To prawdopodobnie najlepszy przepis na pieczoną gęś. Gospodynie zdradziły swoją tajemnicę
„Na świętego Marcina dobra gęsina” – tak o nieco zapomnianej tradycji spożywania gęsiny 11 listopada mówi polskie przysłowie. Gdybyśmy zapragnęli rozkoszować się smakiem tego doskonałego mięsa, warto skorzystać ze sprawdzonych przepisów, a jeden z nich pomaga przygotować spytkowską gęś nadziewaną naleśnikami.
Spytkowska gęś nadziewana naleśnikami - charakterystyka
Spytkowska gęś nadziewana naleśnikami została wpisana na listę produktów tradycyjnych w kategorii "Gotowe dania i potrawy w woj. dolnośląskim". Jak informuje Ministerstwo Rolnictwa i Rozwoju Wsi - przygotowana wedle tradycyjnego przepisu tuszka gęsi powinna charakteryzować się przypieczoną brązowo-złotą skórką, natomiast w przekroju powinny być widoczne żółte naleśniki wypełnione brązowo-różowym mięsem.
Spytków to mała wieś w gminie Zgorzelec, położona nad jeziorem Witka, w której od lat w wielu gospodarstwach rolniczych podtrzymywana jest tradycja hodowli gęsi.
Na stronie resortu Rolnictwa i Rozwoju Wsi czytamy, że "Tradycyjna receptura przygotowywania gęsi pochodzi od przesiedleńców z dawnych Kresów Wschodnich i jest wciąż podtrzymywany przez mieszkańców Spytkowa. Szczególny smak i aromat potrawy jest zasługą mięsa z własnej hodowli oraz specjalnej mieszanki przypraw, dodawanej do farszu z samodzielnie wyhodowanych ziół, takich jak majeranek, bazylia, cząber, seler, koper, natka pietruszki".
Spytkowska gęś nadziewana naleśnikami - przepis
Przygotowanie spytkowskiej gęsi nadziewanej naleśnikami wymaga odrobiny kulinarnego doświadczenia, ale korzystają z tradycyjnego przepisu, potrwa z pewnością będzie pyszna i aromatyczna.
Oskubana, wypatroszoną i pozbawioną kości gęś dokładnie myjemy pod bieżącą wodą, osuszamy ręcznikiem papierowym i nacieramy solą, pieprzem i ziołami. Do niewielkiej miseczki wlewamy odrobinę oliwy i wsypujemy zioła, a następnie dokładnie mieszamy, by powstała marynata.
Gęś nacieramy marynatą i odstawiamy na noc do lodówki. Przy użyciu mąki, jajek, wody i mleka z odrobiną soli robimy ciasto naleśnikowe i smażymy. Kolejny etap to przygotowanie farszu.

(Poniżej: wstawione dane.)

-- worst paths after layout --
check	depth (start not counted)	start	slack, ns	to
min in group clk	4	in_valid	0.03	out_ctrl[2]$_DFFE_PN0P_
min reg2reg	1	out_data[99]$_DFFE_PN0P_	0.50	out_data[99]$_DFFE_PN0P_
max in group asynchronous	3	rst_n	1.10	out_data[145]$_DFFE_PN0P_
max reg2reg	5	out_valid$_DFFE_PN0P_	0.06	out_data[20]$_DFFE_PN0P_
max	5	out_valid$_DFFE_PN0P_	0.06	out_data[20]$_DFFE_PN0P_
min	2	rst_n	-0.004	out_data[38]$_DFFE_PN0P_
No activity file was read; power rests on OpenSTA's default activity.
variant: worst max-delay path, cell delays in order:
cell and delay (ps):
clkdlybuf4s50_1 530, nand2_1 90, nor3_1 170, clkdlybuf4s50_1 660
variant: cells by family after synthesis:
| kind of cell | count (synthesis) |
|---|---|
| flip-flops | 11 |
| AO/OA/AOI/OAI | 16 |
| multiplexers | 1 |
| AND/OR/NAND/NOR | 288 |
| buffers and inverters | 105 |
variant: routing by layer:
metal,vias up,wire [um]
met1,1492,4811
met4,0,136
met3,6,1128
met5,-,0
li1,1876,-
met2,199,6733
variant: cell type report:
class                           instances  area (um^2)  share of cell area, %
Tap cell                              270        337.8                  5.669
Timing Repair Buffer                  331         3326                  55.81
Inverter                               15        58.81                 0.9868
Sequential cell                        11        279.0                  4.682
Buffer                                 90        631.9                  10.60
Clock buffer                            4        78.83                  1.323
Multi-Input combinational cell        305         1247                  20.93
--- src/rtl/udp_hdr_gen.sv ---
// Writes a 42-byte Ethernet/IPv4/UDP header into BRAM bytes 0..41.
// Optional `UDP_HDR_SEQ_EN adds an incrementing IPv4 identification.
module udp_hdr_gen #(
  parameter logic [47:0] MAC_DST     = 48'hFFFFFFFFFFFF,
  parameter logic [47:0] MAC_SRC     = 48'h020000000001,
  parameter logic [31:0] IP_SRC      = 32'h0A000001,
  parameter logic [31:0] IP_DST      = 32'h0A000002,
  parameter logic [15:0] UDP_SPORT   = 16'd5000,
  parameter logic [15:0] UDP_DPORT   = 16'd5000,
  parameter int          PAYLOAD_LEN = 512
) (
  input  logic        clk,
  input  logic        rst_n,
  input  logic        start,
  output logic        busy,
  output logic        done,
  output logic        wr_en,
  output logic [9:0]  wr_addr,
  output logic [7:0]  wr_data,
  output logic [15:0] seq
);

  typedef enum logic [2:0] {
    IDLE, SUM, FOLD, WRITE, DONE
  } state_t;

  localparam logic [15:0] TOT_LEN = 16'(28 + PAYLOAD_LEN);
  localparam logic [15:0] UDP_LEN = 16'(8 + PAYLOAD_LEN);

  state_t       state;
  logic [16:0]  acc;
  logic [15:0]  csum;
  logic [3:0]   idx;
  logic [15:0]  id;
  logic [15:0]  words [10];
  logic [41:0][7:0] hdr;
  logic [16:0]  f1;
  logic [15:0]  fold;
  logic [5:0]   nxt;
  logic [5:0]   bi;

`ifdef UDP_HDR_SEQ_EN
  logic [15:0] seq_cnt;

  always_ff @(posedge clk) begin
    if (!rst_n) begin
      seq_cnt <= '0;
      id      <= '0;
    end else begin
      if (state == IDLE && start)
        id <= seq_cnt;
      if (state == DONE)
        seq_cnt <= seq_cnt + 16'd1;
    end
  end
`else
  assign id = '0;
`endif

  assign seq = id;

  // checksum word is summed as zero
  assign words = '{
    16'h4500, TOT_LEN, id, 16'h4000,
    16'h4011, 16'h0000,
    IP_SRC[31:16], IP_SRC[15:0],
    IP_DST[31:16], IP_DST[15:0]
  };

  assign hdr = {
    MAC_DST, MAC_SRC, 16'h0800,
    16'h4500, TOT_LEN, id,
    16'h4000, 16'h4011, csum,
    IP_SRC, IP_DST,
    UDP_SPORT, UDP_DPORT,
    UDP_LEN, 16'h0000
  };

  assign f1   = {1'b0, acc[15:0]} + {16'b0, acc[16]};
  assign fold = f1[15:0] + {15'b0, f1[16]};

  assign nxt = (state == FOLD) ? 6'd0
                               : wr_addr[5:0] + 6'd1;
  assign bi  = 6'd41 - nxt;

  always_ff @(posedge clk) begin
    if (!rst_n) begin
      state   <= IDLE;
      busy    <= 1'b0;
      done    <= 1'b0;
      wr_en   <= 1'b0;
      wr_addr <= '0;
      wr_data <= '0;
      acc     <= '0;
      csum    <= '0;
      idx     <= '0;
    end else begin
      done <= 1'b0;
      unique case (state)
        IDLE: begin
          if (start) begin
            state <= SUM;
            busy  <= 1'b1;
            acc   <= '0;
            idx   <= '0;
          end
        end
        SUM: begin
          // carry of previous add folds back in
          acc <= {1'b0, acc[15:0]}
               + {16'b0, acc[16]}
               + {1'b0, words[idx]};
          if (idx == 4'd9)
            state <= FOLD;
          else
            idx <= idx + 4'd1;
        end
        FOLD: begin
          csum    <= ~fold;
          state   <= WRITE;
          wr_en   <= 1'b1;
          wr_addr <= {4'b0, nxt};
          wr_data <= hdr[bi];
        end
        WRITE: begin
          if (wr_addr == 10'd41) begin
            state <= DONE;
            wr_en <= 1'b0;
            busy  <= 1'b0;
            done  <= 1'b1;
          end else begin
            wr_addr <= {4'b0, nxt};
            wr_data <= hdr[bi];
          end
        end
        DONE: state <= IDLE;
        default: state <= IDLE;
      endcase
    end
  end

endmodule

--- config.mk ---
export PLATFORM = sky130hd
export DESIGN_NAME = udp_hdr_gen
export DESIGN_NICKNAME = d
export VERILOG_FILES = /design/src/rtl/udp_hdr_gen.sv
export SDC_FILE = /design/constraint.sdc
export NUM_CORES = 1
export LEC_CHECK = 0
export CAP_MARGIN = 15
export CORE_MARGIN = 3
export CORE_UTILIZATION = 40
export CTS_BUF_LIST = sky130_fd_sc_hd__clkbuf_8
export DETAILED_ROUTE_END_ITERATION = 10
export GPL_TIMING_DRIVEN = 1
export PLACE_DENSITY = 0.61
export SYNTH_ARGS = -nofsm -noshare
export SYNTH_HDL_FRONTEND = slang
export SYNTH_SLANG_ARGS = --single-unit
--- constraint.sdc ---
create_clock -name clk -period 9.05 [get_ports clk]
set_clock_uncertainty 0.05 [all_clocks]
set_input_delay 1.81 -clock clk [delete_from_list [all_inputs] [get_ports clk]]
set_output_delay 1.81 -clock clk [all_outputs]
set_load 0.01 [all_outputs]
After elaboration in Yosys (flattened, before gate mapping)
Memories as Yosys holds them, arrays and structs flattened.
Cells that the tools add are included.
W data, S select, Z words.
{"block": "totals", "ramBits": 0, "latchBits": 0, "input_bits": 3, "mem_bits_ro": 256, "mem_count": 1, "output_inout_bits": 37, "word_cells": 64, "regBits": 61}
{"block": "op_classes", "n_addsub": 6, "mux": 23, "eq_ne": 10, "n_reduce_logical": 11, "div": 0, "mul": 0, "n_shift": 0, "magnitude_cmp": 2, "bitwise_logic": 2}
{"memory": "(no name shown)", "depth": 16, "word_bits": 16, "rd": 1, "rd_ports_with_merged_regs": 0, "write_ports": 0, "line": "112", "rtl": "+ {1'b0, words[idx]};"}
{"operator": "$bmux W8 S6", "n": 1}
{"operator": "$pmux W17 S2", "n": 1}
{"operator": "$mux W16", "n": 2}
{"operator": "$pmux W10 S2", "n": 1}
{"operator": "$add A16 B1 Y17", "n": 1}
{"operator": "$add A17 B16 Y17", "n": 1}
{"operator": "$mux W17", "n": 1}
{"operator": "$add A16 B1 Y16", "n": 1}
{"operator": "$mux W8", "n": 2}
{"operator": "$not A16 Y16", "n": 1}
{"operator": "$pmux W8 S2", "n": 1}
{"operator": "$pmux W3 S4", "n": 1}
{"operator": "$eq A10 B6 Y1 const B", "n": 1}
{"operator": "$mux W10", "n": 1}
{"operator": "$ne A2 B2 Y1 const B", "n": 5}
{"operator": "$mux W3", "n": 3}
{"operator": "$reduce_and A3 Y1", "n": 3}
{"operator": "$mux W4", "n": 2}
{"operator": "$pmux W4 S2", "n": 1}
{"operator": "$reduce_and A2 Y1", "n": 4}
{"operator": "$lt A6 B7 Y1 const B", "n": 1}
{"operator": "$add A6 B1 Y6 const B", "n": 1}
{"operator": "$eq A3 B2 Y1 const B", "n": 2}
{"operator": "$mux W6", "n": 1}
{"operator": "10 further kinds", "n": 15}

Logic depth before layout (Yosys ltp)
Gate-level depths: netlist of run 1.
{"block": "logic_depth", "depth_word": 7, "mapped_depth": 14, "mapped_depth_nobuf": 14}

Worst setup path before layout of run 1
Ideal clock, no wire load.
{"block": "synth_path", "path_type": "flip-flop to flip-flop", "startpoint": "register wr_addr[1]", "endpoint": "register wr_data[0]", "setup_time_ns": 0.128, "arrival_ns": 2.823, "stages_incl_launch_ff": 12, "n_path_buf": 1, "setup_slack_ns": 6.049, "required_time_ns": 8.872, "period_less_slack_ns": 3.001, "path_cell_list": "dfxtp_1 -> inv_1 -> ha_1 -> nand2b_1 -> ha_1 -> buf_1 -> or3_1 -> a311oi_1 -> o21ai_0 -> a31o_2 -> a31oi_1 -> a31oi_1"}
{"block": "synth_via", "elab_chain_len": 7, "word_cells_on_any_way": 10, "classes_between": "add/sub (2); eq/ne (2); mux (5); reduce/logical (1)"}
{"element": "start: declaration", "line": "18", "rtl": "output logic [9:0] wr_addr,"}
{"element": "start signal: assignment", "line": "122", "rtl": "wr_addr <= {4'b0, nxt};"}
{"element": "start signal: assignment", "line": "132", "rtl": "wr_addr <= {4'b0, nxt};"}
{"element": "$add A6 B1 Y6", "line": "83", "rtl": ": wr_addr[5:0] + 6'd1;"}
{"element": "$mux W6", "line": "82", "rtl": "assign nxt = (state == FOLD) ? 6'd0"}
{"element": "$sub A6 B6 Y6", "line": "84", "rtl": "assign bi = 6'd41 - nxt;"}
{"element": "$bmux W8 S6", "line": "123, 133"}
{"element": "$mux W8 (implied by the code)", "line": "123, 133"}
{"element": "$mux W8", "line": "126", "rtl": "if (wr_addr == 10'd41) begin"}
{"element": "$pmux W8 S2", "line": "99", "rtl": "unique case (state)"}
{"element": "end signal: assignment", "line": "123", "rtl": "wr_data <= hdr[bi];"}
{"element": "end signal: assignment", "line": "133", "rtl": "wr_data <= hdr[bi];"}
{"element": "end: declaration", "line": "19", "rtl": "output logic [7:0] wr_data,"}
Several ways; a longest one is shown, not always the timed one. The select of a mux whose other input is x is not followed.
A chain may end at the register's enable or synchronous reset.

==> metrics.csv, run 1 <==
metric;value;unit
ys.warnings.count;0;
post_synth_num_cell_types;67;
fp-row-count;37;
critPathMaxStageDelay;0.92;ns
grt-ovfl-total;0;
drtIter0Drc;276;
die_y;109.5;um
numCtsBuffers;9;
cts.htree.levels;3;
clk_pin_slew;0.07;ns
drv_cap;0;
finalHoldViolations;0;
finalSetupViolations;0;
track_usage;0.1922;
wl;10800;um
grt_max_degree;32;
clock_sinks;57;
start_util;0.4132;
cp.arrival;4.50;ns
synth_edf_count;0;
num_io_pins;40;
cts_setup_buffers;0;
grt_pass1_vias;3722;
syn_area;0.004285;mm2
wl_per_cell;15.58;um
worst_ep_required_time;9.27;ns
post_cts_resized;0;
path_cells;clkdlybuf4s50_1, inv_1, nor3_1, nor2_1, o21ai_0, a21boi_1;
syn_area_per_cell;7.777;um2
port_buffers;19;
fmax;233.9;MHz
antenna_found_initial;0;
startpoint_type;input pin;
async_flop_share;0;
cp-end-kind;flip-flop;
ys_ff_latch;57;
fin_area;0.004668;mm2
clock_path_buffers;2;
tns;0;ns
placed_area;0.004473;mm2
timing.final.ws_setup;4.775;ns
die_x;109.5;um
dr.pass1.iters;5;
fp.dieArea;0.01199;mm2
gp_congestion;0.8964;
p_leak;1.810;nW
diodes;0;
synth.top_cell.area_share;0.2663;
worst_pin_slew;0.9471;ns
power_density;158.7;mW/mm2
maxSlewViolCount;0;
core;0.01037;mm2
synth_area_leaders;dfxtp_1, ha_1, nor2_1;
cts_hold_buf;0;
max-vdd-ir-drop;0.06823;mV
yosysTopAreaCell;dfxtp_1;
hold_path.class;flip-flop to flip-flop;
clock-root-buffer;clkbuf_8;
synth_flop_cell;dfxtp_1;
syn_to_final_growth;8.934;%
slowest_stage;clkdlybuf4s50_1;
path_class;input pin to flip-flop;
cts_tree;yes;
hpwl;8003;um
synth_cells;551;
critPathMaxFanout;29;
via_per_inst;5.620;
grt_setup_unrepaired;false;
synth_seq_area_share;0.2663;
drcViolationCount;0;
status;finished clean;
vias;3895;
relSlewSlack;0.3679;
fin_crit;4.275;ns
clk_latency;0.34;ns
grt_pass1_wl;18260;um
nNetsFinal;583;
final_layout_size_suffix_gt1_frac;0.05386;
ant_nets;0;
power.total;0.7407;mW
place_ws;4.299;ns
nFillCells;1057;
finalCritPeriodShare;0.4724;
-- registers in the layout, indices dropped and copies added (netlist names) --
signal   count
wr_en        1
busy         1
csum        16
state        3
wr_addr      6
wr_data      8
idx          4
done         1
acc         17
-- cell type report --
type	count	area (um2)	area share
multi-input cells	450	2904	0.6221
inverters	14	52.55	0.01126
repair buffers	21	205.2	0.04396
clock buffers	11	151.4	0.03243
clock inverters	4	43.79	0.009381
well taps	136	170.2	0.03645
flip-flops and latches	57	1141	0.2444
-- critical path, delay by kind of cell --
| kind | cells | cell delay (ns) |
|---|---|---|
| buf+inv | 2 | 1.55 |
| simple gates | 2 | 0.88 |
| compound gates | 2 | 0.25 |
-- cell families (layout without fill, tap and decap cells) --
| family | count (synthesis) | count (layout) | synth area share |
|---|---|---|---|
| buffers and inverters | 63 | 50 | 0.07387 |
| multiplexers | 3 | 3 | 0.007299 |
| AND/OR/NAND/NOR | 200 | 200 | 0.2339 |
| AO/OA/AOI/OAI | 155 | 155 | 0.2420 |
| other | 1 | 20 | 0.0008751 |
| flip-flops | 57 | 57 | 0.2663 |
| adder cells (fa/ha/maj) | 27 | 27 | 0.08058 |
| XOR/XNOR | 45 | 45 | 0.09518 |
-- cell usage after synthesis (all sizes together), types with 3 or more instances --
master / instances
nor2: 60
dfxtp: 57
o21ai: 40
nand2: 38
a21oi: 28
buf: 26
ha: 26
clkbuf: 23
nand3: 22
xnor2: 22
xor2: 22
a211oi: 15
inv: 14
nor3: 12
a31oi: 11
nand4: 11
a22oi: 10
or3: 9
a21o: 7
nor2b: 7
nor3b: 7
a21boi: 6
and3: 6
nand2b: 5
o211ai: 5
o21a: 5
or2: 5
and2: 4
a221oi: 3
nor4: 3
-- metal layers --
metal  GRT usage  vias up  routed length (um)
li1            -     1957                   -
met1      0.2493     1814                5037
met2      0.3025       95                4903
met3     0.03876       29                 446
met4     0.09617        0                 408
met5           0        -                   0
-- power by group --
group	leakage, nW	switching [mW]	internal, mW
combinational	1.24	0.120	0.0773
sequential	0.464	0.0222	0.275
clock	0.106	0.108	0.139
total	1.81	0.250	0.491
-- stage by stage --
step	hold slack, ns	std cells	util
after floorplan	0.3777	570	-
after global placement	0.3888	678	0.4313
after detailed placement	0.4032	678	0.4313
after CTS	0.4137	693	0.4502
after global routing	0.4535	693	0.4502
final	0.4107	693	0.4502
-- final timing paths --
check	startpoint	to	slack (ns)	depth (start not counted)
setup / recovery	rst_n	acc[12]	4.78	6
hold reg to reg	acc[15]	acc[15]	0.41	2
hold / removal	acc[15]	acc[15]	0.41	2
setup reg to reg	acc[16]	csum[10]	5.41	12
-- cell usage in the layout, fill, tap and decap left out, types with 5 or more instances in the layout --
cell             netlist  layout
nor3_1                12      12
inv_1                 14      15
nor2_1                60      60
a21oi_1               28      28
o21a_1                 5       5
xor2_1                22      22
or3_1                  9       9
a22oi_1               10      10
nand4_1               11      11
o211ai_1               5       5
clkdlybuf4s50_1        0      19
ha_1                  26      26
xnor2_1               22      22
nand3_1               22      22
dfxtp_1               57      57
a31oi_1               11      11
nand2_1               38      38
nor3b_1                7       6
a211oi_1              15      15
a21boi_0               5       5
nor2b_1                7       7
o21ai_0               37      37
a21o_1                 7       7
and3_1                 6       6
nand2b_1               5       5
clkbuf_8               0      11
conb_1                 1      20
Note: power is estimated with default switching activity, not from simulation.
==> inputs of run 2 (changes only) <==
--- a/config.mk
+++ b/config.mk
@@ -11,7 +11,7 @@
 export CTS_BUF_LIST = sky130_fd_sc_hd__clkbuf_8
 export DETAILED_ROUTE_END_ITERATION = 10
 export GPL_TIMING_DRIVEN = 1
-export PLACE_DENSITY = 0.61
+export PLACE_DENSITY = 0.63
 export SYNTH_ARGS = -nofsm -noshare
 export SYNTH_HDL_FRONTEND = slang
 export SYNTH_SLANG_ARGS = --single-unit
==> constraint.sdc (replaced) <==
create_clock -name clk -period 3.7 [get_ports clk]
set_clock_uncertainty 0.05 [all_clocks]
set_input_delay 0.74 -clock clk [delete_from_list [all_inputs] [get_ports clk]]
set_output_delay 0.74 -clock clk [all_outputs]
set_load 0.01 [all_outputs]
==> metrics.csv, run 2 (synthesized netlist as in run 1, its figures left out) <==
metric;value;unit
status;finished clean;
dr.pass1.iters;5;
wl;11160;um
critPathMaxFanout;14;
grt-ovfl-total;0;
cp-end-kind;flip-flop;
grtUsageMet1;0.2499;
finalSetupViolations;0;
timing.critical_path.mode_cell;ha_1;
drv_cap;0;
ant_nets;0;
clock-root-buffer;clkbuf_8;
finalCritPeriodShare;0.9060;
diodes;0;
p_sw_frac;0.3356;
tns;0;ns
fin_crit;3.352;ns
nNetsFinal;592;
power_density;392.2;mW/mm2
port_buffers;19;
switching_power;0.6254;mW
use_met2;0.3282;
relSlewSlack;0.2107;
drtIter0Drc;277;
grt_setup_unrepaired;false;
finalHoldViolations;0;
final_layout_size_suffix_gt1_frac;0.07055;
post_cts_resized;0;
intPower;1.238;mW
cts_tree;yes;
start_util;0.4132;
clk_latency;0.35;ns
grt_max_degree;32;
seqPwrFrac;0.389;
grt_pass1_vias;3683;
final_common_cell;nor2_1;
top_usage_layer;met2;
max-vdd-ir-drop;0.2096;mV
antenna_found_initial;0;
cts_hold_buf;0;
cts_setup_buffers;0;
hold_path.class;flip-flop to flip-flop;
drcViolationCount;0;
numCtsBuffers;9;
path_class;flip-flop to flip-flop;
p_leak;1.859;nW
largest_register_ffs;17;
clock_path_buffers;2;
cts.htree.levels;3;
critPathMaxStageDelay;0.63;ns
core;0.01037;mm2
slowest_stage;dfxtp_1;
combPwrFrac;0.264;
die_y;109.5;um
largest_register;acc;
placed_area;0.004541;mm2
cp.arrival;3.51;ns
maxSlewViolCount;0;
worst_pin_slew;1.175;ns
path_cells;ha_1, nand2b_1, ha_1, or3_1, a311oi_1, o21ai_0, a31oi_1, a21oi_1;
timing.final.ws_setup;0.3478;ns
hpwl;8502;um
largestRegisters;acc: 17 flops, csum: 16 flops, wr_data: 8 flops;
wl_per_cell;15.87;um
clk_pin_slew;0.08;ns
via_per_inst;5.605;
power_frac_clock;0.347;
gp_congestion;0.9184;
clock_sinks;57;
regToRegSetupSlack;0.35;ns
num_io_pins;40;
fin_area;0.004751;mm2
fp.dieArea;0.01199;mm2
place_ws;0.3527;ns
syn_to_final_growth;10.86;%
fp-row-count;37;
vias;3940;
worst_ep_required_time;3.86;ns
mostFrequentLayoutCells;nor2_1, dfxtp_1, nand2_1;
use_met3;0.03641;
startpoint_type;flip-flop;
die_x;109.5;um
grt_pass1_wl;18440;um
whs;0.4042;ns
track_usage;0.1953;
fmax;298.3;MHz
==> run 2: changes by cell type in the layout (fill, tap and decap cells not counted), sizes merged <==
cell	previous run	this run
buf	2	11
bufinv	1	2
clkbuf	11	9
clkinv	2	3
clkinvlp	0	1
==> run 2: area by class of cell <==
cell class / instances / area [um2]
Sequential cell: 57 / 1141
Fill cell: 1028 / 5619
Clock inverter: 7 / 86.33
Multi-Input combinational cell: 450 / 2904
Clock buffer: 9 / 123.9
Inverter: 14 / 52.55
Timing Repair Buffer: 30 / 272.8
Tap cell: 136 / 170.2
==> run 2: final timing paths <==
check	from	end	cells past startpoint
worst max-delay path	wr_addr[0]	wr_data[7]	8
worst min-delay path	acc[15]	acc[15]	2
worst max register to register	wr_addr[0]	wr_data[7]	8
worst min register to register	acc[15]	acc[15]	2
==> run 2: worst max-delay path: cells and delay by family (launching register included) <==
kind	cells	cell delay (ns)
simple gates	2	0.63
fa+ha+maj	2	0.74
compound gates	4	1.15
flops	1	0.63
==> run 2: routing by layer <==
layer / part of all wire / routed length (um)
met4: 0.024 / 267
met1: 0.45 / 5033
met5: 0 / 0
met3: 0.047 / 525
met2: 0.48 / 5332
==> run 2: through the flow <==
| stage | power, mW | util | cells |
|---|---|---|---|
| floorplan | 1.095 | - | 570 |
| global route | 1.969 | 0.4581 | 703 |
| detailed placement | 1.228 | 0.4379 | 687 |
| global placement | 1.223 | 0.4379 | 687 |
| finish | 1.863 | 0.4581 | 703 |
| CTS | 1.873 | 0.4581 | 703 |
==> run 2: power groups by stage <==
stage / clock network (mW) / logic (mW) / registers (mW)
6_report: 0.646 / 0.492 / 0.725
2_1_floorplan: 0 / 0.371 / 0.724
4_1_cts: 0.656 / 0.492 / 0.725
5_1_grt: 0.685 / 0.550 / 0.733
3_5_place_dp: 0 / 0.490 / 0.739
3_3_place_gp: 0 / 0.486 / 0.737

"Mięso mielone łączymy z ziołami, cebulką, dodajemy jajka i odrobinę bułki tartej lub kaszy manny, aby farsz był zwarty. Nakładamy farsz na naleśniki i zwijamy. Gotowe naleśniki układamy w zamarynowanej gęsi i wstawiamy ją od nagrzanego piekarnika na 3-4 godziny. Po upieczeniu pozostawiamy jeszcze jakiś czas w ciepłym piekarniku" - czytamy na stronie resortu Rolnictwa i Rozwoju Wsi.
Duży wpływ na smak spytkowskiej gęsi nadziewanej naleśnikami ma mieć pozostawienie jej we wyłączonym, ale zamkniętym piekarniku po upieczeniu.
"Jak gęś pieczona jest wieczorem, to pozostaje w ciepłym piekarniku do rana. Wtedy ma się pewność, że gęś jest dokładnie upieczona. Pozostawienie gęsi w piekarniku to tajemnica udanego pieczenia. Gęś po wyjęciu z brytfanny gotowa jest do podania. Częściej podawana jest na zimno, jako przekąska, a gdy jest podawana na ciepło, jako danie obiadowe, to podgrzewa się ją w piekarniku" - mówią gospodynie ze Spytkowa, cytowane na stronie Ministerstwa Rolnictwa i Rozwoju Wsi.